Rappelons que Google Maps Platform est la solution de cartographie professionnelle de Google. Hébergée dans le cloud, elle permet d’accéder à des services géolocalisés, notamment sous la forme d’API intégrées à la plateforme. L’accès est payant, avec des formules débutant à 200 dollars par mois.


Les trois nouvelles API dévoilées ce 29 août sont clairement orientées vers l’adaptation au changement climatique. « Le changement climatique est l'un des défis majeurs de notre génération et s’y attaquer nécessite un effort collectif. Pour aider chacun à être acteur du changement, nous nous efforçons de partager des informations sur la planète au moyen d'outils et de technologies », a indiqué Yael Maguire, VP of Geo Sustainability chez Google.

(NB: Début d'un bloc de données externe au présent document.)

## config.mk

```make
export PLATFORM = sky130hd
export DESIGN_NAME = fdivclk_sel
export DESIGN_NICKNAME = d
export VERILOG_FILES = /design/src/rtl/fdivclk_pkg.sv /design/src/rtl/fdivclk_ctrl.sv /design/src/rtl/fdivclk_dp.sv /design/src/rtl/fdivclk_sel.sv
export SDC_FILE = /design/constraint.sdc
export NUM_CORES = 1
export LEC_CHECK = 0
export BUFFER_PORTS_ARGS = -buffer_cell sky130_fd_sc_hd__buf_4
export CAP_MARGIN = 10
export CORE_ASPECT_RATIO = 1.75
export CORE_MARGIN = 2
export CORE_UTILIZATION = 48
export DETAILED_ROUTE_END_ITERATION = 16
export PLACE_DENSITY = 0.88
export SLEW_MARGIN = 20
export SYNTH_ARGS = -nofsm -noshare
export SYNTH_HDL_FRONTEND = slang
export SYNTH_SLANG_ARGS = --single-unit
```

## constraint.sdc

```tcl
create_clock -name clk -period 6.19 [get_ports clk]
set_input_delay 0.619 -clock clk [delete_from_list [all_inputs] [get_ports clk]]
set_output_delay 0.619 -clock clk [all_outputs]
set_load 0.01 [all_outputs]
```

## src/rtl/fdivclk_pkg.sv

```systemverilog
package fdivclk_pkg;
  localparam int EnBit     = 4;
  localparam int BusyBit   = 7;
  localparam int DivIntLsb = 12;

  typedef struct packed {
    logic tick;   // selected source ticked, enabled, divisor usable
    logic clear;  // restart accumulation
  } strobe_t;
endpackage

```

## src/rtl/fdivclk_ctrl.sv

```systemverilog
module fdivclk_ctrl
  import fdivclk_pkg::*;
#(
  parameter int NUM_SRC = 16,
  parameter int INT_BITS = 4,
  parameter int FRAC_BITS = 4,
  parameter logic [NUM_SRC-1:0] GND_MASK = 16'h8000,
  localparam int SRC_W = (NUM_SRC > 1) ? $clog2(NUM_SRC) : 1,
  localparam bit PASS = (INT_BITS + FRAC_BITS) == 0,
  localparam int DW = PASS ? 1 : INT_BITS + FRAC_BITS,
  localparam int LSB = DivIntLsb - FRAC_BITS
) (
  input  logic               clk,
  input  logic               rstN,
  input  logic               wrEn,
  input  logic               wrSel,
  input  logic [31:0]        wrData,
  input  logic [NUM_SRC-1:0] srcTick,
  output logic [31:0]        ctrlRd,
  output logic [31:0]        divRd,
  output logic [DW-1:0]      divVal,
  output strobe_t            strobe
);
  logic [SRC_W-1:0] srcSel;
  logic             enReg;
  logic             busyReg;
  logic [DW-1:0]    divField;
  logic [NUM_SRC-1:0] liveTick;
  logic             selTick;
  logic             divUsable;

  always_ff @(posedge clk) begin
    if (!rstN) begin
      srcSel   <= '0;
      enReg    <= 1'b0;
      busyReg  <= 1'b0;
      divField <= '0;
    end else if (wrEn) begin
      if (!wrSel) begin
        srcSel  <= wrData[SRC_W-1:0];
        enReg   <= wrData[EnBit];
        busyReg <= wrData[EnBit];
      end else begin
        divField <= wrData[LSB +: DW];
      end
    end
  end

  // source 0 and masked sources are ground
  always_comb begin
    liveTick    = srcTick & ~GND_MASK;
    liveTick[0] = 1'b0;
  end

  assign selTick   = (int'(srcSel) < NUM_SRC) ? liveTick[srcSel] : 1'b0;
  assign divUsable = PASS || (divField != '0);
  assign divVal    = divField;

  assign strobe.tick  = enReg && selTick && divUsable && !wrEn;
  assign strobe.clear = wrEn || !enReg;

  always_comb begin
    ctrlRd                = '0;
    ctrlRd[SRC_W-1:0]     = srcSel;
    ctrlRd[EnBit]         = enReg;
    ctrlRd[BusyBit]       = busyReg;
    divRd                 = '0;
    if (!PASS) divRd[LSB +: DW] = divField;
  end

  assert_busy_tracks_R3: assert property (@(posedge clk) disable iff (!rstN)
    busyReg == enReg);
  assert_ground_src_R5: assert property (@(posedge clk) disable iff (!rstN)
    (srcSel == '0) |-> !strobe.tick);
endmodule

```

## src/rtl/fdivclk_dp.sv

```systemverilog
module fdivclk_dp
  import fdivclk_pkg::*;
#(
  parameter int INT_BITS = 4,
  parameter int FRAC_BITS = 4,
  localparam bit PASS = (INT_BITS + FRAC_BITS) == 0,
  localparam int DW = PASS ? 1 : INT_BITS + FRAC_BITS,
  localparam int AW = DW + 1
) (
  input  logic          clk,
  input  logic          rstN,
  input  strobe_t       strobe,
  input  logic [DW-1:0] divVal,
  output logic          pulse
);
  generate
    if (PASS) begin : gPass
      always_ff @(posedge clk) begin
        if (!rstN) pulse <= 1'b0;
        else       pulse <= strobe.tick && !strobe.clear;
      end
    end else begin : gFrac
      localparam logic [AW-1:0] STEP = AW'(1) << FRAC_BITS;
      logic [AW-1:0] acc;
      logic [AW-1:0] sum;
      logic [AW-1:0] divExt;

      assign divExt = {1'b0, divVal};
      assign sum    = acc + STEP;

      always_ff @(posedge clk) begin
        if (!rstN || strobe.clear) begin
          acc   <= '0;
          pulse <= 1'b0;
        end else if (strobe.tick) begin
          if (divExt <= STEP) begin
            acc   <= '0;
            pulse <= 1'b1;
          end else if (sum >= divExt) begin
            acc   <= sum - divExt;
            pulse <= 1'b1;
          end else begin
            acc   <= sum;
            pulse <= 1'b0;
          end
        end else begin
          pulse <= 1'b0;
        end
      end

      assert_acc_below_div_R9: assert property (@(posedge clk) disable iff (!rstN)
        (divVal != '0) |-> (acc < divExt));
      assert_clear_empties_R11: assert property (@(posedge clk) disable iff (!rstN)
        strobe.clear |=> (acc == '0) && !pulse);
    end
  endgenerate
endmodule

```

## src/rtl/fdivclk_sel.sv

```systemverilog
module fdivclk_sel
  import fdivclk_pkg::*;
#(
  parameter int NUM_SRC = 16,
  parameter int INT_BITS = 4,
  parameter int FRAC_BITS = 4,
  parameter logic [NUM_SRC-1:0] GND_MASK = 16'h8000
) (
  input  logic               clk,
  input  logic               rstN,
  input  logic               wrEn,
  input  logic               wrSel,
  input  logic [31:0]        wrData,
  input  logic [NUM_SRC-1:0] srcTick,
  output logic [31:0]        ctrlRd,
  output logic [31:0]        divRd,
  output logic               clkEnOut
);
  localparam bit PASS = (INT_BITS + FRAC_BITS) == 0;
  localparam int DW = PASS ? 1 : INT_BITS + FRAC_BITS;

  strobe_t       strobe;
  logic [DW-1:0] divVal;

  fdivclk_ctrl #(
    .NUM_SRC(NUM_SRC), .INT_BITS(INT_BITS), .FRAC_BITS(FRAC_BITS), .GND_MASK(GND_MASK)
  ) uCtrl (
    .clk(clk), .rstN(rstN), .wrEn(wrEn), .wrSel(wrSel), .wrData(wrData),
    .srcTick(srcTick), .ctrlRd(ctrlRd), .divRd(divRd), .divVal(divVal),
    .strobe(strobe)
  );

  fdivclk_dp #(.INT_BITS(INT_BITS), .FRAC_BITS(FRAC_BITS)) uDp (
    .clk(clk), .rstN(rstN), .strobe(strobe), .divVal(divVal), .pulse(clkEnOut)
  );

  assert_gate_off_R2: assert property (@(posedge clk) disable iff (!rstN)
    !ctrlRd[EnBit] |=> !clkEnOut);
  assert_zero_div_R8: assert property (@(posedge clk) disable iff (!rstN)
    (!PASS && divRd == 32'd0) |=> !clkEnOut);
  assert_pulse_needs_tick_R12: assert property (@(posedge clk) disable iff (!rstN)
    !(|srcTick) |=> !clkEnOut);
endmodule

```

Concrètement, la première solution est baptisée "Solar API" et « utilise des ressources cartographiques et informatiques pour extraire des données détaillées sur le niveau d‘ensoleillement des toits », indique Google. Plus de 320 millions de bâtiments dans 40 pays, comme les États-Unis, la France et le Japon sont couverts.


« Pour obtenir ces informations, nous avons entraîné un modèle d'IA à extraire des informations 3D sur la géométrie du toit directement à partir d'images aériennes et de détails sur les arbres et l'ombre », précise Yael Maguire. Solar API présente le degré d'ensoleillement des bâtiments mais aussi les économies d'énergie réalisables, reprenant ainsi le principe du cadastre solaire déjà déployé dans de nombreuses collectivités. L’objectif étant d’évaluer le potentiel solaire des bâtiments afin de savoir où installer des panneaux photovoltaïques et comment les dimensionner.


Qualité de l'air et pollen

La deuxième API, baptisée "Air Quality API", permet d'obtenir des données « sur la qualité de l'air, des cartes thermiques sur la pollution et des informations détaillées sur les polluants dans plus de 100 pays dans le monde ». Elle intègre des données issues de multiples sources, notamment des stations de surveillance gouvernementales, des organismes météorologiques, des capteurs et des satellites. Une partie du calcul consiste également à analyser le trafic routier en temps réel pour « décrypter les données sur les embouteillages et le volume de voitures dans une zone donnée ». Une API qui reprend un service déjà proposé depuis 2022 au grand public sur Google Maps, avec une qualité de l’air présentée via un code couleur et un indice. Un service qui se révèle cependant surtout fonctionnel pour l’Amérique du Nord, beaucoup moins pour d’autres pays dont la France.


Dernière solution dévoilée : "Pollen API". Elle fournit des données localisées sur le volume de pollens, des visualisations de cartes thermiques, des éléments détaillés sur les allergènes végétaux ainsi que des conseils pratiques permettant aux personnes allergiques de limiter leur exposition. « Pour obtenir ces informations, nous utilisons le machine learning afin de déterminer où se trouvent les plantes productrices de pollen. En tenant compte de l’orientation des vents dans une zone donnée, nous pouvons calculer la saisonnalité ainsi que la quantité quotidienne de grains de pollen, afin de prédire comment le pollen se répandra. » Ce service est censé fonctionner dans plus de 65 pays, dont les États-Unis et la France.


Selon Yael Maguire, Google est « déterminé à créer des outils qui centralisent les informations environnementales et rendent ces données utiles pour les entreprises, les villes et les partenaires, afin que nous puissions tous prendre des mesures collectives ». Reste à attendre que le géant américain localise un peu mieux ses informations. Et bien entendu, la question de la souveraineté des données continue à se poser avec ce type de service qui collecte de la data depuis nombreuses sources internationales, sur lesquelles la collectivité n’aura pas (ou très peu) de contrôle, au niveau de la qualité comme du respect des réglementations locales sur les données personnelles.